Background: an optimization exercise with open tools, aiming at small area, a short achievable clock period and few clock cycles per item. Do not read the settings as production practice. Function not checked in this run: the RTL went through the layout flow alone.

--- flow/run.sh ---
#!/bin/bash
# synth_recipe.tcl (not shown) runs the flow's synth.tcl, then flattens the netlist and writes it again
# the make line also repeats each setting of config.mk as NAME=value (left out here)
make -C /OpenROAD-flow-scripts/flow DESIGN_CONFIG=/design/flow/config.mk WORK_HOME=/design/flow/orfs CLKGATE_MAP_FILE= SYNTH_SCRIPT=/design/flow/synth_recipe.tcl finish
--- flow/config.mk ---
export PLATFORM = sky130hd
export DESIGN_NAME = fastpfor_planner
export DESIGN_NICKNAME = fastpfor_planner
export VERILOG_FILES = /design/flow/design.v
export SDC_FILE = /design/flow/constraint.sdc
export NUM_CORES = 4
export LEC_CHECK = 0
export CAP_MARGIN = 20
export CORE_MARGIN = 2
export CORE_UTILIZATION = 40
export SLEW_MARGIN = 20
--- flow/design.v ---
module fastpfor_planner (
    input  wire         clk,
    input  wire         rst,
    input  wire         in_valid,
    output wire         in_ready,
    input  wire [127:0] in_data,
    output wire         out_valid,
    input  wire         out_ready,
    output wire [5:0]   out_bw,
    output wire [7:0]   out_cex,
    output wire [5:0]   out_maxb
);
    function [5:0] bitlen;
        input [31:0] v;
        integer i;
        begin
            bitlen = 6'd0;
            for (i = 0; i < 32; i = i + 1)
                if (v[i]) bitlen = i[5:0] + 6'd1;
        end
    endfunction
    localparam S_ACC  = 2'd0;
    localparam S_FIN  = 2'd1;
    localparam S_READ = 2'd2;
    reg [1:0]  state;
    reg        first;      
    reg        rdy;        
    reg [5:0]  abeat;      
    reg [4:0]  sb;         
    reg [4:0]  slo;        
    reg [5:0]  sm;         
    reg        slast;      
    reg        ov;
    reg [5:0]  maxb;
    reg [5:0]  bestb;
    reg [7:0]  bestc;
    reg [13:0] bestcost;   
    assign in_ready  = rdy;
    assign out_valid = ov;
    assign out_bw    = bestb;
    assign out_cex   = bestc;
    assign out_maxb  = maxb;
    reg [23:0] bl;         
    reg        bfull;      
    reg        blast;      
    wire take    = in_valid && rdy && !rst;
    wire rdlast  = (state == S_READ) && slast;
    wire consume = bfull && ((state == S_ACC) || rdlast);
    wire hold    = bfull && !consume;
    wire clr     = ((state == S_ACC) && first) || rdlast;
    always @(posedge clk) begin
        if (!hold) begin
            bl    <= take ? {bitlen(in_data[127:96]), bitlen(in_data[95:64]),
                             bitlen(in_data[63:32]),  bitlen(in_data[31:0])} : 24'd0;
            blast <= take && (abeat == 6'd63);
        end
    end
    wire [23:0] ble = consume ? bl : 24'd0;
    wire [255:0] cg;
    genvar k;
    generate
        for (k = 0; k < 32; k = k + 1) begin : g_cnt
            reg  [7:0] cnt;
            wire [2:0] inc = {2'b00, ble[5:0]   > k} + {2'b00, ble[11:6]  > k}
                           + {2'b00, ble[17:12] > k} + {2'b00, ble[23:18] > k};
            always @(posedge clk)
                cnt <= (clr ? 8'd0 : cnt) + {5'd0, inc};
            assign cg[8*k +: 8] = cnt;
        end
    endgenerate
    reg [5:0] fw;
    always @(posedge clk)
        if (consume && clr) fw <= bl[5:0];
    reg [31:0] nz;
    reg [4:0]  hi, lo;
    integer j;
    always @(*) begin
        hi = 5'd0;
        lo = 5'd0;
        for (j = 0; j < 32; j = j + 1) begin
            nz[j] = |cg[8*j +: 8];
            if (nz[j]) hi = j[4:0];
        end
        for (j = 31; j >= 0; j = j - 1)
            if (nz[j]) lo = j[4:0];
    end
    wire any   = |nz;
    wire rfree = !ov || out_ready;
    wire start = (state == S_FIN) && rfree;
    reg        rv, rl;
    reg [7:0]  rc;
    reg [5:0]  rm;
    reg [4:0]  rb;
    reg        mv, ml;
    reg [7:0]  mc;
    reg [4:0]  mb;
    reg [13:0] mcost;
    always @(posedge clk) begin
        rc    <= cg[8*sb +: 8];
        rm    <= sm;
        rb    <= sb;
        mcost <= rc * rm + {rb, 8'd0};
        mc    <= rc;
        mb    <= rb;
        if (state == S_READ) begin
            sb    <= sb - 5'd1;
            sm    <= (sm == 6'd8) ? 6'd10 : sm + 6'd1;
            slast <= (sb == slo + 5'd1);
        end else begin
            sb    <= hi;
            slo   <= lo;
            sm    <= 6'd8;
            slast <= (hi == lo);
        end
        if (start) begin
            maxb     <= any ? {1'b0, hi} + 6'd1 : fw;
            bestb    <= any ? {1'b0, hi} + 6'd1 : fw;
            bestc    <= 8'd0;
            bestcost <= {{1'b0, hi} + 6'd1, 8'd0};
        end else if (mv && mcost < bestcost) begin
            bestcost <= mcost;
            bestb    <= {1'b0, mb};
            bestc    <= mc;
        end
    end
    reg [1:0] state_n;
    reg       bfull_n;
    reg       slast_n;
    always @(*) begin
        state_n = state;
        case (state)
            S_ACC:   if (consume && blast) state_n = S_FIN;
            S_FIN:   if (rfree) state_n = any ? S_READ : S_ACC;
            S_READ:  if (slast) state_n = S_ACC;
            default: state_n = S_ACC;
        endcase
        bfull_n = hold || take;
        slast_n = (state == S_READ) ? (sb == slo + 5'd1) : (hi == lo);
    end
    always @(posedge clk) begin
        if (rst) begin
            state <= S_ACC;
            first <= 1'b1;
            rdy   <= 1'b1;
            abeat <= 6'd0;
            bfull <= 1'b0;
            ov    <= 1'b0;
            rv    <= 1'b0;
            rl    <= 1'b0;
            mv    <= 1'b0;
            ml    <= 1'b0;
        end else begin
            state <= state_n;
            if (take) abeat <= abeat + 6'd1;
            if (!hold) bfull <= take;
            if (consume)
                first <= 1'b0;
            else if ((start && !any) || rdlast)
                first <= 1'b1;
            rdy <= !bfull_n || (state_n == S_ACC) || (state_n == S_READ && slast_n);
            rv <= (state == S_READ);
            rl <= rdlast;
            mv <= rv;
            ml <= rv && rl;
            if (start)
                ov <= !any;
            else if (mv && ml)
                ov <= 1'b1;
            else if (out_ready)
                ov <= 1'b0;
        end
    end
endmodule
--- flow/constraint.sdc ---
create_clock -name core_clock -period 12.0 [get_ports {clk}]
set_input_delay 2.4000 -clock core_clock [delete_from_list [all_inputs] [get_ports {clk}]]
set_output_delay 2.4000 -clock core_clock [all_outputs]
set_load 0.01 [all_outputs]
==> summary.txt <==
[power breakdown]
part,total (mW),internal [mW],switching (mW)
Clock,1.50,0.900,0.599
Sequential,1.62,1.46,0.158
Combinational,0.974,0.405,0.569
[state kept, by name, summed over array words and instances (netlist names), 8 cells and up]
register   flops
g_cnt.cnt    256
bl            24
bestcost      14
mcost         14
bestc          8
mc             8
rc             8
[cell usage in the layout, fill, tap and decap left out, types with 32 or more instances in the layout]
| cell | count |
|---|---|
| a21o_1 | 47 |
| a21oi_1 | 138 |
| and2_1 | 88 |
| clkbuf_16 | 48 |
| clkdlybuf4s50_1 | 153 |
| dfxtp_1 | 343 |
| edfxtp_1 | 54 |
| fa_1 | 126 |
| ha_1 | 77 |
| inv_1 | 247 |
| mux2i_1 | 64 |
| mux4_2 | 32 |
| nand2_1 | 277 |
| nand3_1 | 39 |
| nand4_1 | 58 |
| nor2_1 | 353 |
| nor4_1 | 83 |
| o21ai_0 | 136 |
| xnor2_1 | 76 |
| xor2_1 | 135 |
[per-stage QoR]
step	util, %	instances
2_1_floorplan	-	2865
3_3_place_gp	44.35	3761
3_5_place_dp	44.35	3761
4_1_cts	46.94	3843
5_1_grt	46.94	3843
6_report	46.94	3843
[layer usage]
metal  GRT usage (%)  share of wire [%]  vias to the layer above
li1                -                  -                    10082
met1           30.03                 44                    10316
met2           38.35                 47                      692
met3           3.337                6.2                      117
met4           6.717                2.6                        0
met5               0                  0                        -
[worst max path at each step]
stage              start          endpoint  slack [ps]  cells after the start
2_1_floorplan      rc[3]         mcost[13]        8050                     16
3_3_place_gp   out_ready               rdy        7040                      8
3_5_place_dp   out_ready               rdy        7050                      8
4_1_cts         state[1]  g_cnt[30].cnt[6]        7480                     16
5_1_grt         state[1]  g_cnt[30].cnt[6]        7060                     16
6_report        state[1]  g_cnt[30].cnt[6]        7410                     16
[kinds of logic after synthesis]
family | share of synthesized area (%)
XOR/XNOR | 7.345
buffers and inverters | 5.356
AND/OR/NAND/NOR | 20.91
flip-flops | 33.97
AO/OA/AOI/OAI | 12.89
adder cells (fa/ha/maj) | 13.85
multiplexers | 5.664
[layout make-up]
class / count / area (µm²) / share of cell area (%)
multi-input combinational: 2106 / 15280 / 52.54
sequential: 400 / 8554 / 29.42
timing repair buffer: 170 / 1659 / 5.706
clock buffer: 61 / 1310 / 4.505
tap: 837 / 1047 / 3.602
inverter: 248 / 930.9 / 3.202
clock inverter: 21 / 297.8 / 1.024
==> flow_summary.toml <==
[finish]
postLayoutCellArea_um2 = 29080
layout-drive-gt1-share_pct = 5.422
area_growth_pct = 15.57
antenna_cells = 0
fillCellCount = 5975
num-nets-final = 3307

[hold_path]
hp-class = "flip-flop to flip-flop"
holdPathEnd = "mb[3]"
hold_start = "rb[3]"
holdPathStages = 0

[critical_path]
path_common_cell = "fa_1"
cp_max_fo = 89
critPathSlowestCell = "buf_4"
r2r_slack_ps = 7410
slowest_delay_ps = 610
rr_worst_depth = 16
crit_type = "flip-flop to flip-flop"
worstPathArrival_ps = 5070
path_buf_inv = 3
start_kind = "flip-flop"
r2r_start = "state[1]"
path_cells = "nor2b_1 > nor2_1 > and2_2 > buf_4 > nand2_1 > nor3_1 > nand3_1 > o21bai_1 > fa_1 > inv_1 > fa_1 > inv_1 > fa_1 > and3b_1 > xnor2_1 > nor2_1"
r2r_end = "g_cnt[30].cnt[6]"
endpoint_kind = "flip-flop"
required_ps = 12480
cp_top_family = "simple AND/OR/NAND/NOR gates"

[pwr]
p_leak_nw = 12.22
p_total_mw = 4.097
cellPowerDensity_nw_per_um2 = 140.9
vdd_ir_drop_max_mv = 0.09162

[logic_synthesis]
syn-mean-instance-area_um2 = 8.782
syn_nets = 3200
synth.area.top_cells = "dfxtp_1, fa_1, edfxtp_1, nor2_1, xor2_1"
synth_top_area_share_pct = 27.53
synth_edf_count = 54
ys_warn_count = 1
netlist_area_um2 = 25160
ys_seq_area_share_pct = 33.97
ys_types = 69
synth.most_common_cell = "nor2_1"
synth_seq_cells = 400
synth_commonest_cells = "nor2_1, dfxtp_1, nand2_1, inv_1, a21oi_1"
async_flop_share_pct = 0
post-synth-top-area-cell = "dfxtp_1"
synth-main-ff-cell = "dfxtp_1"
synthCells = 2865

[route]
route.detailed.drc = 0
postRouteAntennaNets = 0
vias = 21207
wl_per_cell_um = 19.11
routed_wl_um = 73430
dr.pass1.iters = 7
drt_iter0_drc = 1569
via_per_inst = 5.518

[global_routing]
grt_pass1_wl_um = 115300
grt_max_degree = 92
grt_overflow = 0
first_global_vias = 20808
grt_usage_pct = 22.69
antenna_found_initial = 1

[status]
outcome = "timing/DRC/antenna clean"

[floorplan]
initial_core_util_pct = 40.62
dieArea_um2 = 64920
coreArea_um2 = 61940
dieWidth_um = 254.8
fp-row-count = 91
fp.dieH_um = 254.8
io_pins = 154

[timing]
slew_headroom_pct = 30.34
fmax_ghz = 0.2178
setup-tns-final_ps = 0
setup_viol = 0
whs_ps = 366.0
period_minus_slack_ps = 4591
rsz0062_at_grt = "no"
fin_crit_sh_pct = 38.26
fin_ws_ps = 7409
fin_skew_ps = 35.99
hold_violations = 0
tightest_slew_ps = 1035
slew_viol_final = 0

[placement]
portBuffers = 153
routabilityCongestion = 0.9306
dp_worst_setup_slack_ps = 7047
placedInstanceArea_um2 = 27470
dpl.hpwl_um = 56060

[clock_tree]
cts.path.max_buffers = 3
cts.repair.resized = 0
tritoncts = "built"
path_clk_slew_ps = 60
cts_hold_buf = 0
cts-root-buf = "clkbuf_16"
clock_latency_ps = 610
cts_setup_buffers = 0
htreeDepth = 2
numCtsBuffers = 46
clkSinkCount = 400

[flow_run]
drv_cap = 0

-- afterwards: timing with drivers on the ports --
Ports are ideal in the flow. The routed layout listed here was re-timed in OpenROAD. Step 1 sets driving cells, clkbuf_16 on the clock port and buf_2 on the other inputs (assumed; they add their load-dependent delay and slew). Step 2 adds t to the input delays and takes it off the output delays; t is the mean of the earliest and latest rising clock arrival at the registers after step 1. Input paths then give back, and output paths get back, about the clock's delay inside the block. a / b / c = ideal / step 1 / step 2; a / b = the first two.
t (ns): 0.651
setup slack, ns: 7.409 / 7.409 / 6.999
hold slack, ns: 0.366 / 0.366 / 0.366
worst setup path after step 2: input to register
latest minus earliest clock arrival (ns): 0.038 / 0.037
After both steps setup and hold are still met in this run. For this run, drivers alone change the setup slack by 0.000 ns; drivers and shift together by -0.410 ns.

▶ **Exercise details**: Begin with the top line of the material and go as far as the line with "export CORE_UTILIZATION = 40". Set down those lines exactly, both ends included, and nothing more.

▶ **Solution for this task**:
Background: an optimization exercise with open tools, aiming at small area, a short achievable clock period and few clock cycles per item. Do not read the settings as production practice. Function not checked in this run: the RTL went through the layout flow alone.

--- flow/run.sh ---
#!/bin/bash
# synth_recipe.tcl (not shown) runs the flow's synth.tcl, then flattens the netlist and writes it again
# the make line also repeats each setting of config.mk as NAME=value (left out here)
make -C /OpenROAD-flow-scripts/flow DESIGN_CONFIG=/design/flow/config.mk WORK_HOME=/design/flow/orfs CLKGATE_MAP_FILE= SYNTH_SCRIPT=/design/flow/synth_recipe.tcl finish
--- flow/config.mk ---
export PLATFORM = sky130hd
export DESIGN_NAME = fastpfor_planner
export DESIGN_NICKNAME = fastpfor_planner
export VERILOG_FILES = /design/flow/design.v
export SDC_FILE = /design/flow/constraint.sdc
export NUM_CORES = 4
export LEC_CHECK = 0
export CAP_MARGIN = 20
export CORE_MARGIN = 2
export CORE_UTILIZATION = 40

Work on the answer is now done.